Johnson volunteered for Mallory Horne when Horne served as the president of the Florida Senate. At the age of 22, Johnson met Lawton Chiles, then a member of the United States Senate, who hired him as a legislative aide in 1973.

Johnson was elected to the Florida House of Representatives, representing the 4th district from November 7, 1978, to November 3, 1992. He also served the 1st district from November 3, 1992, to November 8, 1994. He became the Speaker of the Florida House of Representatives in 1992.

He supported term limits.

=== Arrest and conviction ===
In 1999, Johnson and his wife were convicted of tax evasion, for failing to report income earned from consulting with Bally Entertainment.
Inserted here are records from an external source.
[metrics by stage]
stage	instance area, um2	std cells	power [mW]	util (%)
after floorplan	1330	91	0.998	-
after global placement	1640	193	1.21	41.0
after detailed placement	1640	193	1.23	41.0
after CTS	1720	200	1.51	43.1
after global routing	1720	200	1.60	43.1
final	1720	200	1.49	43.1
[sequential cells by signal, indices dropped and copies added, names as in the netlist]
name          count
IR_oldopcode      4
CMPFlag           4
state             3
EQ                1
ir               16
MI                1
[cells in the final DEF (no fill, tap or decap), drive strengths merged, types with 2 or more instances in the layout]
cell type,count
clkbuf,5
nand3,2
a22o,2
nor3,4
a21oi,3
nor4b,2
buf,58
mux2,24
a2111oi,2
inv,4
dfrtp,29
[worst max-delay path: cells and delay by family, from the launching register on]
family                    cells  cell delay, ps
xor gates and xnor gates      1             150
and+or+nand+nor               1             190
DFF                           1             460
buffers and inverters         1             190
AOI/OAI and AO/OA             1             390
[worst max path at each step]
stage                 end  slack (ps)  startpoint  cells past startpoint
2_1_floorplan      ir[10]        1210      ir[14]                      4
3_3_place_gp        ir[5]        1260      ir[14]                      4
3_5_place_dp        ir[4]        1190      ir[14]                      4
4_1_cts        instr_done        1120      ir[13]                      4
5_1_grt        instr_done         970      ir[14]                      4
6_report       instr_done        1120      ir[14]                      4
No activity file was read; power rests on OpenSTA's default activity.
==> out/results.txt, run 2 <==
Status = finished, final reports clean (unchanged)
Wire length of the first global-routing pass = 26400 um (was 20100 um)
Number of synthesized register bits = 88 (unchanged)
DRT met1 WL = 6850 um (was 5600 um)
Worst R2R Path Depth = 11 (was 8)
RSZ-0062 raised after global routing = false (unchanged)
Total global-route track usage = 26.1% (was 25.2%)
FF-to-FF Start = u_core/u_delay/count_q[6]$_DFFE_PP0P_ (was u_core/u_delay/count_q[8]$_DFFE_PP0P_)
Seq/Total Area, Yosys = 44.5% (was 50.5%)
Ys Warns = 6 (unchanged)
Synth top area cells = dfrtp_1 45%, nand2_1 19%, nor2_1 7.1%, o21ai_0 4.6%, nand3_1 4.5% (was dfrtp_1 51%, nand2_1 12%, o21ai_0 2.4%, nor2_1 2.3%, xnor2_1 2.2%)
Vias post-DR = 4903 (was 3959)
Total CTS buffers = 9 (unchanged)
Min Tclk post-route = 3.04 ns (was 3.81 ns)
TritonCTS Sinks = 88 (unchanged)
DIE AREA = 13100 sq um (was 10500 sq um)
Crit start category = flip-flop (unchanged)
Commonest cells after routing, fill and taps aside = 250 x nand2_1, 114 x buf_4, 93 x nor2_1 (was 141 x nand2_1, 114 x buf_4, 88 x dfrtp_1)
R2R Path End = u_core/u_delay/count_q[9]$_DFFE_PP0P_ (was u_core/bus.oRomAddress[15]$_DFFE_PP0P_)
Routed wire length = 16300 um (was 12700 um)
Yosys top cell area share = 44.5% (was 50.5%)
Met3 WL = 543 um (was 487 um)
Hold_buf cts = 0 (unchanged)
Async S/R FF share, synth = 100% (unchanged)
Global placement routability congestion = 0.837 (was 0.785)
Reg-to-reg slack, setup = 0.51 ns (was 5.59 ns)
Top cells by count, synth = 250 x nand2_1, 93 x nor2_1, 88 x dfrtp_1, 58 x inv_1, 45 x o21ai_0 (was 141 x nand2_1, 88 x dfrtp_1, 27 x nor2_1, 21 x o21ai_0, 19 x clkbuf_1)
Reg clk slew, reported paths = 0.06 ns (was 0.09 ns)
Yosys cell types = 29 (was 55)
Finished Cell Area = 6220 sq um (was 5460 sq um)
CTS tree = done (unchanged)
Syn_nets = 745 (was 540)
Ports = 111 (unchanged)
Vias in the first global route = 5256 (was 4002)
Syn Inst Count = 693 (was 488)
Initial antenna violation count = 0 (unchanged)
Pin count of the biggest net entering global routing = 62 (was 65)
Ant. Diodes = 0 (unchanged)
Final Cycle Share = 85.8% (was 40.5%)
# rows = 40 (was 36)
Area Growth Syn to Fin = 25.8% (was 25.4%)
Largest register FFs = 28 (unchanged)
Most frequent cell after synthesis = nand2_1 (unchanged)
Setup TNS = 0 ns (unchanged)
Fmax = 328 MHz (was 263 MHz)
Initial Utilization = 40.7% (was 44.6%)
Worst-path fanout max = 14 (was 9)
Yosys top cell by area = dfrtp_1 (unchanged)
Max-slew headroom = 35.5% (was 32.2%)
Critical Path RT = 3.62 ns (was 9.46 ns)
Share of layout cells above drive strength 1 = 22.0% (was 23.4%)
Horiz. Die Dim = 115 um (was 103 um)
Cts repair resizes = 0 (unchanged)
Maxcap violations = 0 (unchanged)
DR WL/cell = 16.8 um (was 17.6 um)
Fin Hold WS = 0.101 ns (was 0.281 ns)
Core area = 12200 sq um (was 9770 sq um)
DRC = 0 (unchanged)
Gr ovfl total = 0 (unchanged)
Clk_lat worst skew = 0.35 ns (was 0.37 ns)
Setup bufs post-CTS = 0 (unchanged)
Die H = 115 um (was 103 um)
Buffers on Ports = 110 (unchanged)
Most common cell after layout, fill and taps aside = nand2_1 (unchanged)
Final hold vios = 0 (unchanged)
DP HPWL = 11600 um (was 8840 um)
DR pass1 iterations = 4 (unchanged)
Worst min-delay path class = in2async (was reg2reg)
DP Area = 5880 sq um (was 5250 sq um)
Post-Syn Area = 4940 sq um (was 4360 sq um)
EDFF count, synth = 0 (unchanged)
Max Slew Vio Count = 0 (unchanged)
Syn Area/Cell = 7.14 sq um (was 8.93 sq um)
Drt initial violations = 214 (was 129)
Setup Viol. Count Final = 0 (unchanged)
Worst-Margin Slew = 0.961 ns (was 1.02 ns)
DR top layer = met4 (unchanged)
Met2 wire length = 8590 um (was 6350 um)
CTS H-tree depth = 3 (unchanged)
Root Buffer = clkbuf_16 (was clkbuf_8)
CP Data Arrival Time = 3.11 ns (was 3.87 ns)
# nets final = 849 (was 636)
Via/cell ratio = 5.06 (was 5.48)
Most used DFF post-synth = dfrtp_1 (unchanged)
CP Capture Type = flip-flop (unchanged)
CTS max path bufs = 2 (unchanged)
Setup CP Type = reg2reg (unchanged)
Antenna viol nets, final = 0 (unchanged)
--- config.mk ---
export PLATFORM = sky130hd
export DESIGN_NAME = prog_mod_counter_flat
export DESIGN_NICKNAME = d
export VERILOG_FILES = /design/src/rtl/prog_mod_counter_if.sv /design/src/rtl/prog_mod_counter.sv /design/src/flat_wrapper.sv
export SDC_FILE = /design/constraint.sdc
export NUM_CORES = 1
export LEC_CHECK = 0
export BUFFER_PORTS_ARGS = -buffer_cell sky130_fd_sc_hd__buf_4
export CORE_MARGIN = 2
export CORE_UTILIZATION = 59
export CTS_CLUSTER_SIZE = 14
export DETAILED_ROUTE_END_ITERATION = 7
export PLACE_DENSITY = 0.8
export SKIP_CTS_REPAIR_TIMING = 1
export SLEW_MARGIN = 20
export SYNTH_ARGS = -nofsm -noshare
export SYNTH_HDL_FRONTEND = slang
export SYNTH_SLANG_ARGS = --single-unit
--- constraint.sdc ---
create_clock -name clk -period 5.2 [get_ports clk]
set_clock_uncertainty 0.2 [all_clocks]
set_input_delay 0.26 -clock clk [delete_from_list [all_inputs] [get_ports clk]]
set_output_delay 0.26 -clock clk [all_outputs]
set_load 0.01 [all_outputs]
--- src/rtl/prog_mod_counter_if.sv ---
// prog_mod_counter_if: control, serial-load and output bundle for prog_mod_counter.
// The presc field exists only when PROG_MOD_COUNTER_PRESCALE_EN is defined.
interface prog_mod_counter_if #(parameter int WIDTH = 8);
  logic load, ld_lim, sdi, sclk, up, en, oe;
  logic [1:0] mode;
  logic [WIDTH-1:0] count, count_oeb;
  logic tc, done;
`ifdef PROG_MOD_COUNTER_PRESCALE_EN
  logic [3:0] presc;
  modport master (output load, ld_lim, sdi, sclk, up, en, mode, oe, presc,
                  input count, count_oeb, tc, done);
  modport slave (input load, ld_lim, sdi, sclk, up, en, mode, oe, presc,
                 output count, count_oeb, tc, done);
`else
  modport master (output load, ld_lim, sdi, sclk, up, en, mode, oe,
                  input count, count_oeb, tc, done);
  modport slave (input load, ld_lim, sdi, sclk, up, en, mode, oe,
                 output count, count_oeb, tc, done);
`endif
endinterface

--- src/rtl/prog_mod_counter.sv ---
// prog_mod_counter: up/down wrap/saturate/one-shot counter with serially loaded count and limit.
// Optional prescaler enabled by PROG_MOD_COUNTER_PRESCALE_EN.
module prog_mod_counter #(
  parameter int WIDTH       = 8,
  parameter int SYNC_STAGES = 2
) (
  input logic            clk,
  input logic            arst_n,
  prog_mod_counter_if.slave bus
);
  logic [SYNC_STAGES-1:0] sclk_sync_q, sdi_sync_q;
  logic                   sclk_prev_q;
  logic [WIDTH-1:0]       shreg_q, lim_q, count_q, count_d, step_val;
  logic                   tc_q, tc_d, done_q, done_d;
  logic                   shift, tick, step, at_top, at_bot, wrap, one_shot, terminal;

  assign shift = sclk_sync_q[SYNC_STAGES-1] & ~sclk_prev_q;

`ifdef PROG_MOD_COUNTER_PRESCALE_EN
  logic [3:0] presc_q;
  assign tick = presc_q == bus.presc;
  always_ff @(posedge clk or negedge arst_n)
    if (!arst_n) presc_q <= '0;
    else presc_q <= (bus.load | ~bus.en | tick) ? 4'd0 : presc_q + 4'd1;
`else
  assign tick = 1'b1;
`endif

  always_comb begin
    at_top   = count_q >= lim_q;
    at_bot   = count_q == '0;
    wrap     = ~(bus.mode[1] ^ bus.mode[0]);
    one_shot = bus.mode == 2'b10;
    terminal = bus.up ? at_top : at_bot;
    step     = bus.en & ~done_q & ~bus.load & tick;
    step_val = bus.up ? (at_top ? (wrap ? '0 : count_q) : count_q + WIDTH'(1))
                      : (at_bot ? (wrap ? lim_q : count_q) : count_q - WIDTH'(1));
    count_d  = bus.load ? shreg_q : step ? step_val : count_q;
    done_d   = ~bus.load & (done_q | (step & terminal & one_shot));
    // tc marks only the arrival at the terminal value, never a hold there
    tc_d     = step & (step_val != count_q) & (step_val == (bus.up ? lim_q : '0));
  end

  always_ff @(posedge clk or negedge arst_n)
    if (!arst_n) begin
      sclk_sync_q <= '0;
      sdi_sync_q  <= '0;
      sclk_prev_q <= 1'b0;
      shreg_q     <= '0;
      lim_q       <= '1;
      count_q     <= '0;
      tc_q        <= 1'b0;
      done_q      <= 1'b0;
    end else begin
      sclk_sync_q <= {sclk_sync_q[SYNC_STAGES-2:0], bus.sclk};
      sdi_sync_q  <= {sdi_sync_q[SYNC_STAGES-2:0], bus.sdi};
      sclk_prev_q <= sclk_sync_q[SYNC_STAGES-1];
      if (shift) shreg_q <= {shreg_q[WIDTH-2:0], sdi_sync_q[SYNC_STAGES-1]};
      if (bus.ld_lim) lim_q <= shreg_q;
      count_q <= count_d;
      tc_q    <= tc_d;
      done_q  <= done_d;
    end

  assign bus.count     = count_q;
  assign bus.count_oeb = {WIDTH{~bus.oe}};
  assign bus.tc        = tc_q;
  assign bus.done      = done_q;
endmodule

--- src/flat_wrapper.sv ---
// flat-port wrapper written by rule: the top's interface ports become plain ports
module prog_mod_counter_flat 
#(
  parameter int WIDTH       = 8,
  parameter int SYNC_STAGES = 2
)
  (clk, arst_n, bus_load, bus_ld_lim, bus_sdi, bus_sclk, bus_up, bus_en, bus_mode, bus_oe, bus_count, bus_count_oeb, bus_tc, bus_done);
  prog_mod_counter_if #(.WIDTH(WIDTH)) bus_i ();
  input logic clk;
  input logic arst_n;
  input wire logic [$bits(bus_i.load)-1:0] bus_load;
  input wire logic [$bits(bus_i.ld_lim)-1:0] bus_ld_lim;
  input wire logic [$bits(bus_i.sdi)-1:0] bus_sdi;
  input wire logic [$bits(bus_i.sclk)-1:0] bus_sclk;
  input wire logic [$bits(bus_i.up)-1:0] bus_up;
  input wire logic [$bits(bus_i.en)-1:0] bus_en;
  input wire logic [$bits(bus_i.mode)-1:0] bus_mode;
  input wire logic [$bits(bus_i.oe)-1:0] bus_oe;
  output wire logic [$bits(bus_i.count)-1:0] bus_count;
  output wire logic [$bits(bus_i.count_oeb)-1:0] bus_count_oeb;
  output wire logic [$bits(bus_i.tc)-1:0] bus_tc;
  output wire logic [$bits(bus_i.done)-1:0] bus_done;
  assign bus_i.load = bus_load;
  assign bus_i.ld_lim = bus_ld_lim;
  assign bus_i.sdi = bus_sdi;
  assign bus_i.sclk = bus_sclk;
  assign bus_i.up = bus_up;
  assign bus_i.en = bus_en;
  assign bus_i.mode = bus_mode;
  assign bus_i.oe = bus_oe;
  assign bus_count = bus_i.count;
  assign bus_count_oeb = bus_i.count_oeb;
  assign bus_tc = bus_i.tc;
  assign bus_done = bus_i.done;
  prog_mod_counter #(.WIDTH(WIDTH), .SYNC_STAGES(SYNC_STAGES)) u_core (.clk(clk), .arst_n(arst_n), .bus(bus_i));
endmodule
==> results_dict.tcl, run 1 <==
set metrics [dict create \
    status "finished clean" \
    drc 0 \
    drv_slew 0 \
    p_int_uw 734 \
    fillCellCount 359 \
    hold_violations 0 \
    ys_top_cells_by_count "31 x o21ai_0, 28 x nand2_1, 28 x nor2_1, 24 x a21oi_1, 23 x dfrtp_1" \
    ys_ff_latch 31 \
    async_flop_share_pct 100 \
    holdCritPathClass "primary input to flip-flop" \
    timing.final.crit_share_pct 78.9 \
    dr.pass1.iters 6 \
    fp-row-count 23 \
    place_congestion 0.960 \
    drive_gt1_share_pct 18.5 \
    die-area_sq_um 4860 \
    cts_buffers 5 \
    critPathCaptureType "flip-flop" \
    drt_iter0_markers 376 \
    cts.sinks 31 \
    synth_cell_types 56 \
    synth.avg_cell_area_sq_um 7.99 \
    synth_area_sq_um 2550 \
    period_minus_slack_ns 4.10 \
    netlist_instances 319 \
    p_leak_uw 0.00123 \
    rsz0062_at_grt "no" \
    yosysTopAreaCell "dfrtp_1" \
    clock_latency_ns 0.29 \
    swShare_pct 48.2 \
    synth_most_common_cell "o21ai_0" \
    synth-edff-count 0 \
    ff2ff_path_depth 12 \
    power_frac_seq_pct 32.7 \
    yosys_most_used_dff "dfrtp_1" \
    power.density_nw_per_um2 506 \
    initial_core_util_pct 62.4 \
    htreeDepth 2 \
    area_growth_pct 9.92 \
    cp-start-kind "flip-flop" \
    post-dp-hpwl_mm 5.06 \
    cap_violations 0 \
    setup_viol 0 \
    ant_nets 0 \
    combPwrFrac_pct 54.5 \
    yosysWarnings 0 \
    wire_per_inst_um 18.5 \
    regArea_sq_um 786 \
    p_clk_share_pct 12.8 \
    grt_pass1_vias 2299 \
    holdPathStages 2 \
    num_vias 2525 \
    core_sq_um 4090 \
    ys_seq_area_share_pct 30.8 \
    grt_use_total_pct 29.6 \
    crit_type "flip-flop to flip-flop" \
    antenna_found_initial 0 \
    slew_headroom_pct 48.0 \
    synth_top_cell_area_share_pct 22.6 \
    ios 29 \
    grt_max_degree 36 \
    multi_input_area_sq_um 1560 \
    fin_total_pwr_uw 1420 \
    die_h_um 69.7 \
    cts.path.max_buffers 2 \
    cp.required_ns 5.18 \
    fmax_mhz 244 \
    die_w_um 69.7 \
    max-vdd-ir-drop_mv 0.374 \
    vias_per_cell 6.64 \
    grt_pass1_wl_mm 11.5 \
    cts_root_buf "clkbuf_8" \
    critPathMaxFanout 14 \
    routed_wl_mm 7.03 \
    synth_nets 342 \
    p_sw_uw 683 \
    n_antenna_cell 0 \
    synth_area_leaders "dfrtp_1 23%, dfstp_2 8.2%, o21ai_0 6.1%" \
    grt_overflow_total 0 \
    worstPathArrival_ns 4.09 \
    fin_tns_setup_ns 0 \
    nets 352 \
    path_clk_slew_ns 0.07 \
    cts_tree "yes" \
    worst_pin_slew_ns 0.773 \
    io_buffers 28 \
]
[flip-flops by register name (all words and copies together), names as in the netlist]
name,cells
u_core.lim_q,8
u_core.bus.count,8
u_core.sclk_sync_q,2
u_core.sclk_prev_q,1
u_core.sdi_sync_q,2
u_core.bus.done,1
u_core.shreg_q,8
u_core.bus.tc,1
[critical path, stage by stage, from the launching register on]
cell and delay, ns:
dfrtp_1 0.50, inv_1 0.18, ha_1 0.31, nand2b_1 0.14
a2111oi_1 0.50, o21ai_0 0.25, a21oi_1 0.19, buf_4 0.22
mux2i_1 0.11, a2111oi_2 0.36, o221ai_1 0.16, or4b_1 0.55
a2111oi_2 0.33
[layout by cell type, fill, tap and decap left out, drive strengths merged, types with 10 or more instances in the layout]
master / instances
nand2: 28
nor2: 28
a21oi: 24
buf: 29
mux2: 10
nor3: 13
dfrtp: 23
ha: 12
o21ai: 32
inv: 16
[power groups by stage]
stage	logic (uW)	clock network [uW]	registers, uW
CTS	753	186	457
global placement	731	0	458
detailed placement	746	0	461
floorplan	588	0	397
global route	851	196	478
finish	772	182	463
[area by class of cell]
class	instances	area share, %
multi-input cells	243	55.7
flip-flops and latches	31	28.0
well taps	50	2.23
clock buffers	6	2.59
inverters	16	2.14
clock inverters	2	0.447
repair buffers	32	8.84
[routing by layer]
| layer | up-vias | GRT usage (%) | part of all wire (%) |
|---|---|---|---|
| met5 | - | 0 | 0 |
| met4 | 0 | 13.2 | 3.9 |
| met3 | 31 | 6.25 | 8.6 |
| met2 | 172 | 44.4 | 45 |
| met1 | 1138 | 41.2 | 43 |
| li1 | 1184 | - | - |
[cells by family after synthesis]
kind of cell | Yosys count | synth area share [%]
xor gates and xnor gates | 2 | 0.687
buffers and inverters | 45 | 7.95
DFF | 31 | 30.8
muxes | 15 | 6.38
AOI/OAI and AO/OA | 112 | 29.1
and+or+nand+nor | 102 | 19.2
adders and majority gates | 12 | 5.89
[metrics by stage]
step | hold slack (ns) | cell area, sq um | worst slack, ns | instances | util (%)
2_1_floorplan | -0.236 | 2550 | 1.28 | 319 | -
3_3_place_gp | 0.00405 | 2690 | 1.26 | 369 | 65.7
3_5_place_dp | 0.00543 | 2690 | 1.20 | 369 | 65.7
4_1_cts | -0.304 | 2770 | 1.17 | 377 | 67.8
5_1_grt | 0.0646 | 2800 | 0.827 | 380 | 68.6
6_report | 0.0427 | 2800 | 1.10 | 380 | 68.6
[worst paths after layout]
path	slack [ns]	startpoint	endpoint
setup / recovery	1.10	u_core.bus.count[0]	u_core.bus.tc
hold / removal	0.04	bus_ld_lim	u_core.lim_q[5]
setup reg to reg	1.10	u_core.bus.count[0]	u_core.bus.tc
hold reg to reg	0.16	u_core.sclk_sync_q[0]	u_core.sclk_sync_q[1]
max in group asynchronous	4.22	arst_n	u_core.lim_q[0]
min in group asynchronous	0.26	arst_n	u_core.shreg_q[5]
(Power assumes the default switching activity.)
==> run 2: changes to the inputs <==
Settings changed: ABC_AREA set to 1, CORE_UTILIZATION 59 to 53, PLACE_DENSITY 0.8 to 0.76.
Clock period 5.2 ns to 3.3 ns, I/O delays scaled along.
==> results_dict.tcl, run 2 <==
set metrics [dict create \
    max-vdd-ir-drop_mv 0.537 \
    grt_max_degree 32 \
    wl_met3_um 414 \
    worst_pin_slew_ns 0.700 \
    critPathMaxFanout 12 \
    layout.cells.non_filler 441 \
    slowest_stage "dfrtp_1" \
    dp_cells 428 \
    slowest_delay_ns 0.69 \
    cts_root_buf "clkbuf_8" \
    drc 0 \
    power.density_nw_per_um2 819 \
    highest_layer "met4" \
    grt_pass1_vias 2159 \
    ys_seq_area_share_pct 31.6 \
    synth_most_common_cell "nand2_1" \
    yosysWarnings 0 \
    cts.path.max_buffers 2 \
    die-area_sq_um 5260 \
    die_w_um 72.5 \
    drive_gt1_share_pct 18.5 \
    rsz0062_at_grt "no" \
    grt_overflow_total 0 \
    synth.avg_cell_area_sq_um 6.87 \
    fin_total_pwr_uw 2300 \
    period_minus_slack_ns 2.69 \
    yosys_most_used_dff "dfrtp_1" \
    ios 29 \
    clock_latency_ns 0.28 \
    cts_tree "yes" \
    r2r_end "u_core.bus.tc" \
    drv_slew 0 \
    fin_ws_ns 0.605 \
    initial_core_util_pct 56.0 \
    cap_violations 0 \
    ys_top_cells_by_count "122 x nand2_1, 50 x nand3_1, 34 x inv_1, 25 x nor2_1, 23 x dfrtp_1" \
    placed_area_sq_um 2660 \
    hold_violations 0 \
    vias_per_cell 5.51 \
    final_common_cell "nand2_1" \
    wl_met1_mm 2.84 \
    setup_viol 0 \
    cts_buffers 5 \
    ys_ff_latch 31 \
    post-place-ws_ns 0.649 \
    slew_headroom_pct 53.1 \
    fmax_mhz 371 \
    met2_length_mm 2.88 \
    synth_area_leaders "dfrtp_1 23%, nand2_1 18%, nand3_1 10%" \
    cp-start-kind "flip-flop" \
    most-common-layout-cells "122 x nand2_1, 50 x nand3_1, 34 x inv_1" \
    synth-edff-count 0 \
    io_buffers 28 \
    critPathCaptureType "flip-flop" \
    fin_tns_setup_ns 0 \
    worstPathArrival_ns 2.67 \
    synth_top_cell_area_share_pct 23.1 \
    dr.pass1.iters 5 \
    cp.required_ns 3.27 \
    die_h_um 72.5 \
    ff2ff_path_depth 17 \
    nets 411 \
    r2r-start "u_core.bus.count[3]" \
    netlist_instances 362 \
    fp-row-count 24 \
    fin_area_sq_um 2810 \
    drt_iter0_markers 270 \
    synth_area_sq_um 2490 \
    antenna_found_initial 0 \
    startpoint "u_core.bus.count[3]" \
    post-dp-hpwl_mm 4.74 \
    reg2reg_slack_ns 0.61 \
    grt_use_total_pct 25.5 \
    routed_wl_mm 6.27 \
    critical_path.cell_chain "ha_1, nand2_1, nor2_1, nor2_1, nand2_1, nand2_2, nand2_2, nand2_1, nand3_1, nand2_2, nand2_1, nand2_1, clkinv_1, nand2_1, nor2_1, nand2_1, nor2_1" \
    path_clk_slew_ns 0.07 \
    wire_per_inst_um 14.2 \
    crit_top_cell "nand2_1" \
    grt_pass1_wl_mm 10.4 \
    htreeDepth 2 \
    ant_nets 0 \
    timing.final.crit_share_pct 81.7 \
    num_vias 2429 \
    status "finished clean" \
    async_flop_share_pct 100 \
    p_leak_uw 0.00146 \
    core_sq_um 4440 \
    n_antenna_cell 0 \
    area_growth_pct 12.7 \
    synth_nets 385 \
    holdCritPathClass "primary input to flip-flop" \
    crit_type "flip-flop to flip-flop" \
    yosysTopAreaCell "dfrtp_1" \
    cts.sinks 31 \
    place_congestion 1.00 \
    synth_cell_types 35 \
    endpoint "u_core.bus.tc" \
]
run 2: layout make-up:
class	instances	area (sq um)
Inverter	41	155
Clock buffer	7	86.3
Fill cell	403	1640
Clock inverter	1	5.00
Sequential cell	31	786
Tap cell	52	65.1
Multi-Input combinational cell	273	1430
Timing Repair Buffer	36	283
run 2: per-layer routing:
| layer | vias to the layer above | GRT usage [%] |
|---|---|---|
| met5 | - | 0 |
| met4 | 0 | 10.5 |
| met3 | 13 | 3.19 |
| met2 | 100 | 39.9 |
| met1 | 1104 | 35.7 |
| li1 | 1212 | - |
run 2: cells by family (layout without fill, tap and decap cells):
| family | count (synthesis) | in the layout | share of synthesized area (%) |
|---|---|---|---|
| compound gates | 34 | 34 | 8.10 |
| xor+xnor | 4 | 4 | 1.41 |
| fa+ha+maj | 12 | 12 | 6.03 |
| buf+inv | 58 | 85 | 11.2 |
| flops | 31 | 31 | 31.6 |
| mux | 6 | 6 | 2.71 |
| simple gates | 217 | 217 | 39.0 |
run 2: through the flow:
step                      utilization [%]  hold WS [ns]
final                                63.1        0.0745
after global routing                 63.1         0.106
after CTS                            62.0        -0.389
after detailed placement             59.9       -0.0903
after global placement               59.9       -0.0931
after floorplan                         -        -0.331
run 2: worst min-delay path by stage:
stage | startpoint | end | slack, ns | cells past startpoint
after CTS | arst_n | u_core.sclk_sync_q[1] | -0.39 | 1
after global placement | arst_n | u_core.sclk_sync_q[0] | -0.09 | 1
final | bus_en | u_core.bus.count[5] | 0.07 | 3
after global routing | bus_en | u_core.bus.count[5] | 0.11 | 3
after detailed placement | arst_n | u_core.sclk_sync_q[1] | -0.09 | 1
after floorplan | arst_n | u_core.bus.count[0] | -0.33 | 0
run 2: power breakdown:
group / leakage, uW / total [uW] / internal [uW] / switching (uW)
logic: 0.00104 / 1360 / 498 / 862
clock network: 0.0000482 / 301 / 168 / 133
registers: 0.000364 / 637 / 500 / 136
run 2: worst max-delay path, delay by kind of cell, from the launching register on:
kind,cells,cell delay [ns]
AND/OR/NAND/NOR,15,1.32
flip-flops,1,0.69
adder cells (fa/ha/maj),1,0.34
buffers and inverters,1,0.05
He was sentenced to two years in prison, while Judi was sentenced to 15 months. They began serving their sentences on August 30.

===After===
He decided not to run for re-election to the Florida House in 1994. He opted not to run for the United States House of Representatives. After leaving politics, Johnson moved to Pensacola, Florida, where he worked as a real estate broker.

==Personal==
In 1999 Bolley "Bo" Johnson was convicted of tax evasion along with his wife Judi. According to court documents they failed report $452,675 in consulting fee income. Both of them served 15 months in federal prison.

Johnson and his wife, Judi, have a daughter. A niece also lived with them as a child. Johnson is a Methodist.